There are plenty of non-context-free languages that can be expressed in PEG, mostly thanks to the & and ! operators combined with the ordered choice scheme. It’s still unclear, however, whether or not PEG is a superset of CFG, or simply an unrelated set with some overlap.

1 Like

How does the ferrocene draft specification handle this ambiguity? If it doesn't, that should be reported.

This does seem like the correct binding strength. It should at the current stage of the game be specified in prose to resolve the ambiguity.

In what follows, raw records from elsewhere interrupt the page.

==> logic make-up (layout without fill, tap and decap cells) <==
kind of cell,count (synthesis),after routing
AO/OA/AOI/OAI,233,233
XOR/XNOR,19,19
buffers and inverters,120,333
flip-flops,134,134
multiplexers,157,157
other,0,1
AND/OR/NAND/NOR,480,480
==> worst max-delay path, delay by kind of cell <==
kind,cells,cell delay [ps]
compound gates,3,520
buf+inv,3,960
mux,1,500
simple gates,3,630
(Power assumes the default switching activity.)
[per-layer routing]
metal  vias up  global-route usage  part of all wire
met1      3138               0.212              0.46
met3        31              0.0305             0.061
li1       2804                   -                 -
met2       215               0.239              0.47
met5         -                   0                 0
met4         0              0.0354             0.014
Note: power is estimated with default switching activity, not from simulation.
## src/rtl/sequential_array_multiplier_pkg.sv

```systemverilog
// sequential_array_multiplier_pkg: shared FSM state type and sizing helpers
// for the iterative multiplier (iteration count, counter width, pow2 test).
package sequential_array_multiplier_pkg;

    typedef enum logic [1:0] {
        IDLE,
        MULTIPLY,
        DONE
    } mul_state_t;

    function automatic int calc_iter(input int width, input int per_stage);
        return width / per_stage;
    endfunction

    // A single-iteration configuration still needs a one-bit counter.
    function automatic int calc_cnt_w(input int iter);
        return (iter > 1) ? $clog2(iter) : 1;
    endfunction

    function automatic bit is_pow2(input int v);
        return (v > 0) && ((v & (v - 1)) == 0);
    endfunction

endpackage

```

## src/rtl/pipelined_array_multiplier_stage.sv

```systemverilog
// pipelined_array_multiplier_stage: one slice of an array multiplier.
// Ports: A, P bits of B, fed-back partial/carry in; new partial/carry and P result bits out.
module pipelined_array_multiplier_stage #(
    parameter int DATA_WIDTH        = 8,
    parameter int PRODUCT_PER_STAGE = 4
) (
    input  logic [DATA_WIDTH-1:0]        operand_A_i,
    input  logic [PRODUCT_PER_STAGE-1:0] operand_B_i,
    input  logic [DATA_WIDTH-2:0]        last_partial_prod_i,
    input  logic                         carry_i,
    output logic [DATA_WIDTH-2:0]        partial_prod_o,
    output logic                         carry_o,
    output logic [PRODUCT_PER_STAGE-1:0] final_result_bits_o
);

    localparam int W = DATA_WIDTH;
    localparam int P = PRODUCT_PER_STAGE;

    // {carry, partial} is the running upper W bits of the product. Each
    // row adds A gated by one B bit, retires the LSB as a result bit and
    // shifts the remaining sum down for the next row.
    logic [W-1:0] acc;
    logic [W:0]   row_sum;
    logic [P-1:0] bits;

    always_comb begin
        acc     = {carry_i, last_partial_prod_i};
        row_sum = '0;
        bits    = '0;
        for (int j = 0; j < P; j++) begin
            row_sum = {1'b0, acc}
                    + {1'b0, operand_A_i & {W{operand_B_i[j]}}};
            bits[j] = row_sum[0];
            acc     = row_sum[W:1];
        end
    end

    assign partial_prod_o      = acc[W-2:0];
    assign carry_o             = acc[W-1];
    assign final_result_bits_o = bits;

endmodule

```

## src/rtl/sequential_array_multiplier.sv

```systemverilog
// sequential_array_multiplier: iterative unsigned A*B reusing one array stage.
// Ports: clk_i, rst_i (sync high), operand_A_i/B_i + valid_i/ready_o in; result_o + valid_o/ready_i out.
module sequential_array_multiplier
    import sequential_array_multiplier_pkg::*;
#(
    parameter int DATA_WIDTH        = 8,
    parameter int PRODUCT_PER_STAGE = 4
) (
    input  logic                    clk_i,
    input  logic                    rst_i,
    input  logic [DATA_WIDTH-1:0]   operand_A_i,
    input  logic [DATA_WIDTH-1:0]   operand_B_i,
    input  logic                    valid_i,
    output logic                    ready_o,
    output logic [2*DATA_WIDTH-1:0] result_o,
    output logic                    valid_o,
    input  logic                    ready_i
);

    localparam int W     = DATA_WIDTH;
    localparam int P     = PRODUCT_PER_STAGE;
    localparam int ITER  = calc_iter(W, P);
    localparam int CNT_W = calc_cnt_w(ITER);
    localparam logic [CNT_W-1:0] LAST = CNT_W'(ITER - 1);

    if (!is_pow2(W) || (W < 4)) begin : g_bad_width
        $error("DATA_WIDTH must be a power of 2 and at least 4");
    end

    if (!is_pow2(P) || (P >= W) || ((W % P) != 0)) begin : g_bad_slice
        $error("PRODUCT_PER_STAGE must be a power of 2 below DATA_WIDTH");
    end

    mul_state_t     state_q;
    logic [CNT_W-1:0] cnt_q;
    logic [W-1:0]   a_q;
    logic [W-1:0]   b_q;
    logic [W-2:0]   partial_q;
    logic           carry_q;
    logic [W-1:0]   low_q;
    logic [2*W-1:0] result_q;
    logic           valid_q;
    logic           ready_q;

    logic [W-2:0]   stage_partial;
    logic           stage_carry;
    logic [P-1:0]   stage_bits;
    logic [W-1:0]   low_next;

    pipelined_array_multiplier_stage #(
        .DATA_WIDTH        (W),
        .PRODUCT_PER_STAGE (P)
    ) u_stage (
        .operand_A_i         (a_q),
        .operand_B_i         (b_q[P-1:0]),
        .last_partial_prod_i (partial_q),
        .carry_i             (carry_q),
        .partial_prod_o      (stage_partial),
        .carry_o             (stage_carry),
        .final_result_bits_o (stage_bits)
    );

    // New result bits enter at the top; after ITER shifts the
    // register holds the low half of the product.
    assign low_next = {stage_bits, low_q[W-1:P]};

    always_ff @(posedge clk_i) begin
        if (rst_i) begin
            state_q   <= IDLE;
            cnt_q     <= '0;
            a_q       <= '0;
            b_q       <= '0;
            partial_q <= '0;
            carry_q   <= 1'b0;
            low_q     <= '0;
            result_q  <= '0;
            valid_q   <= 1'b0;
            ready_q   <= 1'b1;
        end else begin
            unique case (state_q)
                IDLE: begin
                    if (valid_i && ready_q) begin
                        a_q       <= operand_A_i;
                        b_q       <= operand_B_i;
                        partial_q <= '0;
                        carry_q   <= 1'b0;
                        low_q     <= '0;
                        cnt_q     <= '0;
                        ready_q   <= 1'b0;
                        state_q   <= MULTIPLY;
                    end
                end
                MULTIPLY: begin
                    partial_q <= stage_partial;
                    carry_q   <= stage_carry;
                    b_q       <= b_q >> P;
                    low_q     <= low_next;
                    if (cnt_q == LAST) begin
                        // Captured separately so result_o holds
                        // while the next operation runs.
                        result_q <= {stage_carry, stage_partial,
                                     low_next};
                        valid_q  <= 1'b1;
                        state_q  <= DONE;
                    end else begin
                        cnt_q <= cnt_q + CNT_W'(1);
                    end
                end
                DONE: begin
                    if (ready_i) begin
                        valid_q <= 1'b0;
                        ready_q <= 1'b1;
                        state_q <= IDLE;
                    end
                end
                default: begin
                    state_q <= IDLE;
                end
            endcase
        end
    end

    assign ready_o  = ready_q;
    assign valid_o  = valid_q;
    assign result_o = result_q;

endmodule

```
--- config.mk ---
export PLATFORM = sky130hd
export DESIGN_NAME = vga_port_arbiter
export DESIGN_NICKNAME = d
export VERILOG_FILES = /design/src/rtl/vga_port_arbiter.sv
export SDC_FILE = /design/constraint.sdc
export NUM_CORES = 1
export LEC_CHECK = 0
export ABC_AREA = 1
export CAP_MARGIN = 5
export CORE_ASPECT_RATIO = 1.1
export CORE_MARGIN = 8
export CORE_UTILIZATION = 38
export CTS_BUF_LIST = sky130_fd_sc_hd__clkbuf_4 sky130_fd_sc_hd__clkbuf_8
export CTS_CLUSTER_DIAMETER = 50
export CTS_CLUSTER_SIZE = 25
export DETAILED_ROUTE_END_ITERATION = 12
export DONT_BUFFER_PORTS = 1
export GPL_ROUTABILITY_DRIVEN = 0
export PLACE_DENSITY_LB_ADDON = 0.3
export SYNTH_ARGS = -nofsm -noshare
export SYNTH_HDL_FRONTEND = slang
export SYNTH_SLANG_ARGS = --single-unit
--- constraint.sdc ---
create_clock -name clk_i -period 3.4 [get_ports clk_i]
set_input_delay 1.02 -clock clk_i [delete_from_list [all_inputs] [get_ports clk_i]]
set_output_delay 1.02 -clock clk_i [all_outputs]
set_load 0.1 [all_outputs]
`src/rtl/decimal_fft_streamer.sv`:
```
// Captures one 8-bin FFT result frame (real/imag whole, frac, flag per bin) and streams it
// out as 16 words R0,I0,...,R7,I7 over a valid/ready handshake.
module decimal_fft_streamer #(
    parameter int NPTS = 8,
    parameter int W    = 16
) (
    input  logic              clk,
    input  logic              rst,
    input  logic              cap_valid,
    input  logic [NPTS*W-1:0] rwhole_bus,
    input  logic [NPTS*W-1:0] rfrac_bus,
    input  logic [NPTS-1:0]   rflag_bus,
    input  logic [NPTS*W-1:0] iwhole_bus,
    input  logic [NPTS*W-1:0] ifrac_bus,
    input  logic [NPTS-1:0]   iflag_bus,
    output logic              out_valid,
    input  logic              out_ready,
    output logic [W-1:0]      out_whole,
    output logic [W-1:0]      out_frac,
    output logic              out_flag,
    output logic              out_is_imag,
    output logic [2:0]        out_index,
    output logic              out_last,
    output logic              busy,
    output logic [7:0]        drop_cnt
);

    localparam int IW = $clog2(NPTS);
    localparam int KW = IW + 1;
    localparam logic [KW-1:0] KLAST = KW'(2 * NPTS - 1);

    typedef enum logic {IDLE, SEND} state_t;

    state_t              state_q, state_d;
    logic [KW-1:0]       k_q, k_d;
    logic [NPTS*W-1:0]   rwhole_q, rfrac_q, iwhole_q, ifrac_q;
    logic [NPTS-1:0]     rflag_q, iflag_q;
    logic [7:0]          drop_cnt_q;
    logic                load;
    logic                drop;
    logic [IW-1:0]       idx;

    // NOTE: sequential state uses non-blocking assignments so every register samples
    // pre-edge values regardless of process ordering.
    always_ff @(posedge clk or negedge rst) begin
        if (!rst) begin
            state_q <= IDLE;
            k_q     <= '0;
        end else begin
            state_q <= state_d;
            k_q     <= k_d;
        end
    end

    // NOTE: every comb output gets a default first, so no path leaves a latch behind.
    always_comb begin
        state_d = state_q;
        k_d     = k_q;
        load    = 1'b0;
        drop    = 1'b0;
        case (state_q)
            IDLE: begin
                if (cap_valid) begin
                    load    = 1'b1;
                    k_d     = '0;
                    state_d = SEND;
                end
            end
            SEND: begin
                if (out_ready) begin
                    if (k_q == KLAST) begin
                        k_d = '0;
                        // A capture landing on the final accept chains straight into the next frame.
                        if (cap_valid) load = 1'b1;
                        else           state_d = IDLE;
                    end else begin
                        k_d = k_q + KW'(1);
                    end
                end
                drop = cap_valid && !(out_ready && (k_q == KLAST));
            end
            default: state_d = IDLE;
        endcase
    end

    // NOTE: the frame registers are reset too, because the outputs must read zero during reset.
    always_ff @(posedge clk or negedge rst) begin
        if (!rst) begin
            rwhole_q <= '0;
            rfrac_q  <= '0;
            rflag_q  <= '0;
            iwhole_q <= '0;
            ifrac_q  <= '0;
            iflag_q  <= '0;
        end else if (load) begin
            rwhole_q <= rwhole_bus;
            rfrac_q  <= rfrac_bus;
            rflag_q  <= rflag_bus;
            iwhole_q <= iwhole_bus;
            ifrac_q  <= ifrac_bus;
            iflag_q  <= iflag_bus;
        end
    end

    always_ff @(posedge clk or negedge rst) begin
        if (!rst) begin
            drop_cnt_q <= '0;
        end else if (drop && (drop_cnt_q != 8'hFF)) begin
            drop_cnt_q <= drop_cnt_q + 8'd1;
        end
    end

    // Fields are passed through untouched; k[0] picks real/imag, k[KW-1:1] picks the bin.
    always_comb begin
        idx         = k_q[KW-1:1];
        out_valid   = (state_q == SEND);
        busy        = out_valid;
        out_last    = out_valid && (k_q == KLAST);
        out_is_imag = k_q[0];
        out_index   = 3'(idx);
        drop_cnt    = drop_cnt_q;
        if (k_q[0]) begin
            out_whole = iwhole_q[idx*W +: W];
            out_frac  = ifrac_q[idx*W +: W];
            out_flag  = iflag_q[idx];
        end else begin
            out_whole = rwhole_q[idx*W +: W];
            out_frac  = rfrac_q[idx*W +: W];
            out_flag  = rflag_q[idx];
        end
    end

endmodule

```
`config.mk`:
```
export PLATFORM = sky130hd
export DESIGN_NAME = decimal_fft_streamer
export DESIGN_NICKNAME = d
export VERILOG_FILES = /design/src/rtl/decimal_fft_streamer.sv
export SDC_FILE = /design/constraint.sdc
export NUM_CORES = 1
export LEC_CHECK = 0
export ABC_CLOCK_PERIOD_IN_PS = 4100
export BUFFER_PORTS_ARGS = -buffer_cell sky130_fd_sc_hd__buf_2
export CORE_MARGIN = 2
export CORE_UTILIZATION = 30
export DETAILED_ROUTE_END_ITERATION = 7
export GPL_ROUTABILITY_DRIVEN = 0
export HOLD_SLACK_MARGIN = 0.12
export MAX_ROUTING_LAYER = met4
export PLACE_DENSITY = 0.59
export SYNTH_ARGS = -nofsm -noshare
export SYNTH_HDL_FRONTEND = slang
export SYNTH_SLANG_ARGS = --single-unit
```
`constraint.sdc`:
```
create_clock -name clk -period 4.1 [get_ports clk]
set_input_delay 0.205 -clock clk [delete_from_list [all_inputs] [get_ports clk]]
set_output_delay 0.205 -clock clk [all_outputs]
set_load 0.005 [all_outputs]
```
==> flow_metrics.tcl, run 1 <==
set metrics [dict create \
    status "finished, final reports clean" \
    switching_share 0.3273 \
    p_int_mw 16.16 \
    setup_viol 0 \
    post_cts_buffers 0 \
    crit_family "flip-flops" \
    p_leak_nw 16.22 \
    p_comb_frac 0.355 \
    drtPass1Iterations 5 \
    antenna_left 0 \
    area_delta_synth_final_pct 47.78 \
    min_period_over_period 0.8277 \
    route.detailed.drc 0 \
    postSynthAreaPerCell_um2 15.21 \
    core_um2 80420 \
    drv_slew 0 \
    async_flop_share 1.000 \
    cts-root-buf "clkbuf_16" \
    critPathLaunchType "flop" \
    io_pins 580 \
    syn_inst 1602 \
    worstSkewPairLatency_ps 600 \
    drive_gt1_frac 0.4659 \
    io_buffers 579 \
    max-cap-violations 0 \
    antenna_found_initial 16 \
    clock-skew-final_ps 16.15 \
    tns_ps 0 \
    routed_wl_mm 81.06 \
    rsz0062_at_grt "no" \
    cts.clk_slew.worst_paths_ps 60 \
    required_ps 3890 \
    path_class "reg -> out" \
    grt_pass1_wl_mm 121.0 \
    critical-path-slowest-cell "dfrtp_4" \
    nets 3244 \
    hold_viol 0 \
    grt.total_usage 0.1967 \
    seqPwrFrac 0.405 \
    vias_per_cell 4.754 \
    crit_path_max_incr_delay_ps 770 \
    final_common_cell "buf_2" \
    synth_seq_cells 541 \
    std_cell_rows 104 \
    cp_cell_sequence "buf_12 > mux2i_1 > a22oi_1 > nand3_1 > nand2_1 > buf_2" \
    gr-total-overflow 0 \
    start_util 0.3029 \
    crit_cells 6 \
    grt_max_degree 91 \
    vias 18230 \
    cts_htree_levels 3 \
    synth_edf_count 0 \
    initialDrtViolationCount 1032 \
    crit_arrival_ps 3190 \
    die_h_um 289.0 \
    cts_buffer_depth 3 \
    max_freq_mhz 294.7 \
    preCtsSetupSlack_ps 1065 \
    synth_fp_nets 2136 \
    die_w_um 289.0 \
    layout_common_cells "578 x buf_2, 537 x dfrtp_1, 532 x dlygate4sd3_1" \
    p_switching_mw 7.863 \
    p_per_area_nw_per_um2 667.2 \
    worstMarginPinSlew_ps 938.2 \
    critical_path.endpoint_type "primary output" \
    clockPowerShare 0.240 \
    dieArea_um2 83500 \
    holdWs_ps 275.5 \
    cts_buffers 66 \
    wl_per_cell_um 21.14 \
    r2r_cells 6 \
    syn_area_um2 24360 \
    path_max_fanout 86 \
    post-route-min-period_ps 3394 \
    relSlewSlack 0.3739 \
    ir_worst_vdd_mv 0.3445 \
    synth_seq_area_share 0.5557 \
    path_buf_inv 2 \
    yosysWarnings 0 \
    synth_ff_type "dfrtp_1" \
    dp_hpwl_mm 55.84 \
    fin_ws_ps 706.3 \
    cts_tree "yes" \
    grt_pass1_vias 20470 \
    hp-class "in -> async" \
    synthDistinctLibCells 31 \
    cts_num_sinks 541 \
]
[per-layer routing]
| metal | part of all wire | track usage | vias to the layer above |
|---|---|---|---|
| met3 | 0.049 | 0.03236 | 155 |
| met4 | 0.031 | 0.07655 | 0 |
| li1 | - | - | 8186 |
| met2 | 0.49 | 0.3166 | 532 |
| met1 | 0.43 | 0.2481 | 9358 |
| met5 | 0 | - | - |
[synthesized netlist by cell type (all sizes together), types with 2 or more instances]
cell type	instances	area (um2)
nor2b	4	25.02
mux2i	128	1281
o21ai	3	15.01
a22oi	97	728.2
ha	2	25.02
clkbuf	24	90.09
nand2	38	142.6
xor2	6	52.55
a21oi	3	18.77
nor4	2	12.51
buf	92	598.1
mux2	530	5968
nand4	3	18.77
nor2	7	26.28
nor3	2	10.01
dfrtp	541	13540
mux4	68	1531
inv	2	7.510
nand3	42	210.2
[logic make-up (layout without fill, tap and decap cells)]
group,count (synthesis),count (layout),synth area share
AOI/OAI and AO/OA,106,106,0.03236
xor gates and xnor gates,6,6,0.002157
adders and majority gates,2,2,0.001027
buffers and inverters,118,1272,0.02856
DFF,541,541,0.5557
muxes,726,726,0.3604
other,0,19,0
and+or+nand+nor,103,103,0.01977
[sequential cells by signal, indices dropped and copies added (netlist names)]
signal,cells
rwhole_q,128
drop_cnt,8
rfrac_q,128
ifrac_q,128
rflag_q,8
iwhole_q,128
busy,1
iflag_q,8
k_q,4
[metrics by stage]
stage / std cells / power [mW] / cell area, um2 / util
floorplan: 1602 / 14.54 / 24360 / -
global placement: 3170 / 17.50 / 28490 / 0.3542
detailed placement: 3170 / 17.93 / 28490 / 0.3542
CTS: 3816 / 24.23 / 35950 / 0.4471
global route: 3831 / 25.48 / 35990 / 0.4476
finish: 3835 / 24.02 / 36000 / 0.4477
[area by class of cell]
class,count,area (um2)
Timing Repair Buffer,1156,8758
Multi-Input combinational cell,943,10170
Clock inverter,21,217.7
Tap cell,1060,1326
Inverter,2,7.507
Fill cell,7177,44420
Sequential cell,541,13550
Clock buffer,93,1924
Antenna cell,19,47.55
[path summary, 6_finish.rpt]
path,slack [ps],startpoint,to
worst max-delay path,710,k_q[0]$_DFFE_PN0P_,out_frac[15]
worst min-delay path,280,rst,iwhole_q[12]$_DFFE_PN0P_
worst max register to register,1010,k_q[0]$_DFFE_PN0P_,rfrac_q[103]$_DFFE_PN0P_
worst min register to register,480,rfrac_q[16]$_DFFE_PN0P_,rfrac_q[16]$_DFFE_PN0P_
max in group asynchronous,2720,rst,rwhole_q[106]$_DFFE_PN0P_
min in group clk,360,rfrac_bus[14],rfrac_q[14]$_DFFE_PN0P_
[power groups by stage]
stage          clock [mW]  combinational [mW]  sequential, mW
3_5_place_dp            0                8.15            9.78
4_1_cts              5.94                8.59            9.70
5_1_grt              6.19                9.22            10.1
6_report             5.77                8.52            9.73
3_3_place_gp            0                7.91            9.59
2_1_floorplan           0                5.56            8.98
[what timing repair did]
action | 4_1_cts | 5_1_grt
hold buffers | 532 | 0
hold endpoints to repair | 613 | 0
gates resized for setup | 0 | 0
Power figures use the tool's default switching activity.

Long-term, we'd like to have a machine-readable grammar with machine-readable ambiguity resolution rules. However, the tooling to properly do so doesn't really exist yet.

2 Likes

I can’t find anything in that document that addresses the ambiguity. In the preamble, they explicitly define the grammar to be context-free, with prose extensions to describe contextual restrictions. The formal grammar there is essentially the same as the one in the reference:

§5.1.1 Identifier Patterns

IdentifierPattern ::=
   ref? mut? Binding BoundPattern?

BoundPattern ::=
   @ Pattern

An identifier pattern yields a binding. An identifier pattern with keyword mut yields a mutable binding. …


§5.1.6 Reference Patterns

ReferencePattern ::=
   & mut? PatternWithoutRange

The type of a reference pattern is determined as follows:

So, the effects of the ambiguity are spelled out more explicitly but not resolved. The pattern & mut y has two valid parse trees with different semantics: One assigns the mut keyword to the ReferencePattern, matching a mutable reference, and the other assigns it to the IdentifierPattern, generating a mutable binding.


Edit: Issue #239 filed against Ferrocene’s specification repository.